* **Task to complete**
Copy out each line containing "runs" from the entries below.

* **Items listed in a dataset**
..........

What follows belongs to an exercise in optimizing a design on an open flow for small area, a short achievable clock period and few clock cycles per item; a production flow would make more cautious choices. Function was checked by simulation only, so behaviour that the tests miss may differ from the original.

Setup of juniper:
// fxcore
module fxcore (
    input  wire        clk,
    input  wire        rst,
    input  wire        req,
    input  wire        we,
    input  wire [4:0]  addr,
    input  wire [31:0] wdata,
    output reg  [31:0] rdata,
    output wire        ack
);
    localparam [5:0] OP_FROMINT = 6'h01, OP_FADD   = 6'h02, OP_FSUB   = 6'h03,
                     OP_FMUL    = 6'h04, OP_FDIV   = 6'h05, OP_FROUND = 6'h06,
                     OP_FFLOOR  = 6'h07, OP_FCEIL  = 6'h08, OP_FFRAC  = 6'h09,
                     OP_FCLAMP  = 6'h0A, OP_FLERP  = 6'h0B, OP_FCMP   = 6'h0C,
                     OP_FSQRT   = 6'h0D, OP_ISQRT  = 6'h0E,
                     OP_RINT    = 6'h18, OP_RRANGE = 6'h19, OP_RBOOL  = 6'h1A,
                     OP_RFIX    = 6'h1B,
                     OP_VADD2   = 6'h20, OP_VADD3  = 6'h21, OP_VSUB2  = 6'h22,
                     OP_VSUB3   = 6'h23, OP_VSCALE2 = 6'h24, OP_VSCALE3 = 6'h25,
                     OP_VDIVS2  = 6'h26, OP_VDIVS3 = 6'h27, OP_VNEG2  = 6'h28,
                     OP_VNEG3   = 6'h29, OP_VDOT2  = 6'h2A, OP_VDOT3  = 6'h2B,
                     OP_VCROSS3 = 6'h2C, OP_VEQ2   = 6'h2D, OP_VEQ3   = 6'h2E,
                     OP_VLENSQ2 = 6'h30, OP_VLENSQ3 = 6'h31, OP_VLEN2 = 6'h32,
                     OP_VLEN3   = 6'h33, OP_VNORM2 = 6'h34, OP_VNORM3 = 6'h35,
                     OP_VDIST2  = 6'h36, OP_VDIST3 = 6'h37;
    localparam [4:0] A_CMD = 5'd16, A_STATUS = 5'd17, A_ERRCMD = 5'd18, A_SEED = 5'd19;
    localparam        DSTG  = 2;                  
    localparam [3:0]  CW24  = 24 / (2 * DSTG) - 1;  
    localparam [3:0]  CW48  = 48 / (2 * DSTG) - 1;  
    localparam [31:0] RNG_A = 32'd1664525;
    localparam [31:0] RNG_C = 32'd1013904223;
    localparam [3:0] S_IDLE = 4'd0, S_ERR = 4'd1, S_EX = 4'd2, S_QSET = 4'd3,
                     S_DIV = 4'd4, S_DFIX = 4'd5, S_SQS = 4'd6, S_NFIX = 4'd7,
                     S_WB0 = 4'd8, S_WB1 = 4'd9, S_COPY = 4'd10;
    function [8:0] op_class;
        input [5:0] op;
        begin
            case (op)
                OP_FROMINT, OP_FROUND, OP_FFLOOR, OP_FCEIL, OP_FFRAC,
                OP_FSQRT, OP_ISQRT, OP_RINT:
                    op_class = {1'b1, 2'd1, 2'd1, 2'd0, 2'd0};
  ...
export LEC_CHECK = 0
export CAP_MARGIN = 20
export CORE_MARGIN = 2
export CORE_UTILIZATION = 40
export SETUP_SLACK_MARGIN = 4
export SLEW_MARGIN = 20
create_clock -name core_clock -period 14.0 [get_ports {clk}]
run.sh (not shown) runs the stock make flow with config.mk's settings and CLKGATE_MAP_FILE= SYNTH_SCRIPT=/design/flow/synth_recipe.tcl, a recipe that flattens the netlist after the stock synthesis.
Testbench counts of juniper, summed over its fixed seeds: cycles 40,509, cmds 3,200.
Here is what was changed in the inputs of quartz compared with juniper.
- swapping 4 for 5 in SETUP_SLACK_MARGIN
==> notes.md <==
Register-to-register slack in quartz vs juniper: up 970 ps
Comparing quartz and juniper, the lower global routing usage on met1 was measured on juniper.
Taking juniper as the reference point, the ratio of final minimum period to clock period of quartz falls by 6.9 points.
Comparing quartz and juniper, the lower total routing resource utilization after global routing is on juniper.
quartz against juniper: total routed wirelength saw an increase, final standard cell area without fillers saw an increase, delay contributed by the slowest stage of the critical path saw a decrease, relative max-transition margin saw an increase, number of clock buffer instances in the layout saw an increase.
[inputs] onyx vs quartz
- swapping 40 for 55 in CORE_UTILIZATION
--- outcome ---
[compare] base=quartz new=onyx: area growth from synthesis to final layout dropped 2.1 points, sequential cell area about even. Looking at core box area, onyx sits below quartz. [onyx] share of final-layout standard cells stronger than drive strength 1 fell 0.61 points relative to quartz. Share of final layout cell area taken by non-clock buffers was higher in quartz than in onyx. First-pass GRT wire length on onyx is ahead of quartz. In the flow results for onyx and quartz, the non-clock buffer count is smaller on onyx. onyx vs. quartz: number of buffers added by the clock tree synthesis step went down by about 1.8%.
Source: an optimization exercise on an open RTL-to-GDS flow (aim: small area, a short achievable clock period and few clock cycles per item). Production flows keep margins and buffers that such runs may drop. RTL that was checked went through simulation tests only; none was proved equivalent to the original. Power is estimated from default activity; no workload was simulated.

## thermal_quant
module thermal_quant (
    input  wire        clk,
    input  wire        rst,           
    input  wire        in_valid,
    output wire        in_ready,
    input  wire        in_op,         
    input  wire [31:0] in_data,       
    output wire        out_valid,
    input  wire        out_ready,
    output wire [31:0] out_data,      
    output wire        out_nan        
);
==> module thermal_quant, before the edit <==
module thermal_quant (
    input  wire        clk,
    input  wire        rst,           
    input  wire        in_valid,
    output wire        in_ready,
    input  wire        in_op,         
    input  wire [31:0] in_data,       
    output wire        out_valid,
    input  wire        out_ready,
    output wire [31:0] out_data,      
    output wire        out_nan        
);
    reg        skd_free, cmd_valid, rsp_valid;    
    reg [32:0] skd, cmd;              
    reg [28:0] rsp_data;              
    reg        rsp_nan;
    wire [8:0]  enc_word;
    wire        enc_nan;
    wire [30:0] dec_temp;
    thermal_q_enc u_enc (
        .en   (!cmd[32]),
        .temp (cmd[31:0]),
        .word (enc_word),
        .nan  (enc_nan)
    );
    thermal_q_dec u_dec (
        .word (cmd[15:0] & {16{cmd[32]}}),
        .temp (dec_temp)
    );
    wire   skd_valid = !skd_free;
    assign in_ready = skd_free;
    wire   accept   = in_valid && skd_free;
    wire   ld_rsp   = !rsp_valid || out_ready;
    wire   ld_cmd   = !cmd_valid || ld_rsp;
    always @(posedge clk) begin
        if (rst) begin
            skd_free  <= 1'b1;
            cmd_valid <= 1'b0;
            rsp_valid <= 1'b0;
        end else begin
            if (ld_rsp)
                rsp_valid <= cmd_valid;
            if (ld_cmd)
                cmd_valid <= skd_valid || accept;
            skd_free  <= ld_cmd || (skd_free && !accept);
        end
    end
    always @(posedge clk) begin
        if (skd_free)
            skd <= {in_op, in_data};
        if (ld_cmd)
            cmd <= skd_valid ? skd : {in_op, in_data};
        if (ld_rsp) begin
            rsp_data <= {dec_temp[30:29], dec_temp[26:0] | {18'd0, enc_word}};
            rsp_nan  <= enc_nan;
        end
    end
    assign out_valid = rsp_valid;
    assign out_data  = {1'b0, rsp_data[28:27], {2{rsp_data[27]}}, rsp_data[26:0]};
    assign out_nan   = rsp_nan;
endmodule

..........

* **Answer space**
run.sh (not shown) runs the stock make flow with config.mk's settings and CLKGATE_MAP_FILE= SYNTH_SCRIPT=/design/flow/synth_recipe.tcl, a recipe that flattens the netlist after the stock synthesis.
Source: an optimization exercise on an open RTL-to-GDS flow (aim: small area, a short achievable clock period and few clock cycles per item). Production flows keep margins and buffers that such runs may drop. RTL that was checked went through simulation tests only; none was proved equivalent to the original. Power is estimated from default activity; no workload was simulated.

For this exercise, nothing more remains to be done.